◆ **How to complete this task**:
Beginning with the line below that contains "output wire logic [$bits(bus_i.wlast)-1:0]" and ending with the line that contains "assign bus_i.rlast = bus_rlast;", copy every line exactly. Copy nothing else.

◆ **Provided data**:

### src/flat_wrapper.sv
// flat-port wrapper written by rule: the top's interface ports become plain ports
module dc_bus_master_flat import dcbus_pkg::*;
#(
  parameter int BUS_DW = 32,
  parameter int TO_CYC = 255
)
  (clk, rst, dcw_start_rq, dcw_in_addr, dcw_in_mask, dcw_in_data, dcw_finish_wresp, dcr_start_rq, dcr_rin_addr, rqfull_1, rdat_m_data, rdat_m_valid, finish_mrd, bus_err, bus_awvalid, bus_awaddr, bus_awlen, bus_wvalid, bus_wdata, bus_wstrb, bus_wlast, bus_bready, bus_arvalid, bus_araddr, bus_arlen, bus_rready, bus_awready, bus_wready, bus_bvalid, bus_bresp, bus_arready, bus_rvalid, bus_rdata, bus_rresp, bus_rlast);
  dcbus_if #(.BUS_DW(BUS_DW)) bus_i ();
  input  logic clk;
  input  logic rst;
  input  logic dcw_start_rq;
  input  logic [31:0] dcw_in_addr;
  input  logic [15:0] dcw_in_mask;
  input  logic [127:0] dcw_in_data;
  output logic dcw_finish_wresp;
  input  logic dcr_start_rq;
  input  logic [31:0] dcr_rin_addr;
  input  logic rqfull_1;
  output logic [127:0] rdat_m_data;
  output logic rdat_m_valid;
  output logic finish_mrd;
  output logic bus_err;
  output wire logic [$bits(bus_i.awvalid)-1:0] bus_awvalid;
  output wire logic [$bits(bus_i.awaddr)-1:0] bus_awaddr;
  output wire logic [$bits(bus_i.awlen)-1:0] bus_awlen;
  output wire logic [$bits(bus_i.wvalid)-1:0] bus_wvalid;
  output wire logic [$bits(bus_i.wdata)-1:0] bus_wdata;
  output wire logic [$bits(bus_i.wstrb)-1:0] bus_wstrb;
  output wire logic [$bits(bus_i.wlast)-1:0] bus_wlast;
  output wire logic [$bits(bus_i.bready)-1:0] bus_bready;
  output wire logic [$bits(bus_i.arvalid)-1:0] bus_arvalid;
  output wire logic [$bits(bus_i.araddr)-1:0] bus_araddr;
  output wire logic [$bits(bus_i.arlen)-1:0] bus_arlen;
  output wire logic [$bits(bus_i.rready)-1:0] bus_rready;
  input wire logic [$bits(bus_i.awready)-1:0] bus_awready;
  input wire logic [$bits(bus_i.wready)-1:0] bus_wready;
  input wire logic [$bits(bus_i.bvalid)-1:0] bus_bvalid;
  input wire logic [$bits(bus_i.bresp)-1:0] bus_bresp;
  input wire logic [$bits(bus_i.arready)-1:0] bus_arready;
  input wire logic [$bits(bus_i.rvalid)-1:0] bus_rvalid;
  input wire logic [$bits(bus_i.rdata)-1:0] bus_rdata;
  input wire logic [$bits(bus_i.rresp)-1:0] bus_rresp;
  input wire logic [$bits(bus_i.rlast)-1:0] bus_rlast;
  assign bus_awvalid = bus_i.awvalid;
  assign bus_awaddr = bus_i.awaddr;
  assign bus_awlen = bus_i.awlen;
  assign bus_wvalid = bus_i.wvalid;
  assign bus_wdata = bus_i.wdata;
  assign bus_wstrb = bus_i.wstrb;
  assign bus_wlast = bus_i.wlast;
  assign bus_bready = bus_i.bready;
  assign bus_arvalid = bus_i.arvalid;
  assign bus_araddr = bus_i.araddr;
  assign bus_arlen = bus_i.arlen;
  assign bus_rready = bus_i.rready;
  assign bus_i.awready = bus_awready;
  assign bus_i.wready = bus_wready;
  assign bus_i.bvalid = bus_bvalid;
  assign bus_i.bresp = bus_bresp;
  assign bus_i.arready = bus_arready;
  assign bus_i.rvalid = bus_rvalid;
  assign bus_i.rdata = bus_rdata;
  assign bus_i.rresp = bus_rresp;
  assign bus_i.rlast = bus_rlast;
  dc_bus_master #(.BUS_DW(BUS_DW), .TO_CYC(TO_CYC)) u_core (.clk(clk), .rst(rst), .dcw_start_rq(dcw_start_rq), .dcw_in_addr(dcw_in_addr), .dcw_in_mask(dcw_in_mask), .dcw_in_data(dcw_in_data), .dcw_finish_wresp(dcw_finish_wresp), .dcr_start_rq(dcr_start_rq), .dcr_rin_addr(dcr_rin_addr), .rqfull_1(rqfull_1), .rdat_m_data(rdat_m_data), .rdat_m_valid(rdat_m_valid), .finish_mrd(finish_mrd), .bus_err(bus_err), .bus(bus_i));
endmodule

◆ **Solved exercise**:
  output wire logic [$bits(bus_i.wlast)-1:0] bus_wlast;
  output wire logic [$bits(bus_i.bready)-1:0] bus_bready;
  output wire logic [$bits(bus_i.arvalid)-1:0] bus_arvalid;
  output wire logic [$bits(bus_i.araddr)-1:0] bus_araddr;
  output wire logic [$bits(bus_i.arlen)-1:0] bus_arlen;
  output wire logic [$bits(bus_i.rready)-1:0] bus_rready;
  input wire logic [$bits(bus_i.awready)-1:0] bus_awready;
  input wire logic [$bits(bus_i.wready)-1:0] bus_wready;
  input wire logic [$bits(bus_i.bvalid)-1:0] bus_bvalid;
  input wire logic [$bits(bus_i.bresp)-1:0] bus_bresp;
  input wire logic [$bits(bus_i.arready)-1:0] bus_arready;
  input wire logic [$bits(bus_i.rvalid)-1:0] bus_rvalid;
  input wire logic [$bits(bus_i.rdata)-1:0] bus_rdata;
  input wire logic [$bits(bus_i.rresp)-1:0] bus_rresp;
  input wire logic [$bits(bus_i.rlast)-1:0] bus_rlast;
  assign bus_awvalid = bus_i.awvalid;
  assign bus_awaddr = bus_i.awaddr;
  assign bus_awlen = bus_i.awlen;
  assign bus_wvalid = bus_i.wvalid;
  assign bus_wdata = bus_i.wdata;
  assign bus_wstrb = bus_i.wstrb;
  assign bus_wlast = bus_i.wlast;
  assign bus_bready = bus_i.bready;
  assign bus_arvalid = bus_i.arvalid;
  assign bus_araddr = bus_i.araddr;
  assign bus_arlen = bus_i.arlen;
  assign bus_rready = bus_i.rready;
  assign bus_i.awready = bus_awready;
  assign bus_i.wready = bus_wready;
  assign bus_i.bvalid = bus_bvalid;
  assign bus_i.bresp = bus_bresp;
  assign bus_i.arready = bus_arready;
  assign bus_i.rvalid = bus_rvalid;
  assign bus_i.rdata = bus_rdata;
  assign bus_i.rresp = bus_rresp;
  assign bus_i.rlast = bus_rlast;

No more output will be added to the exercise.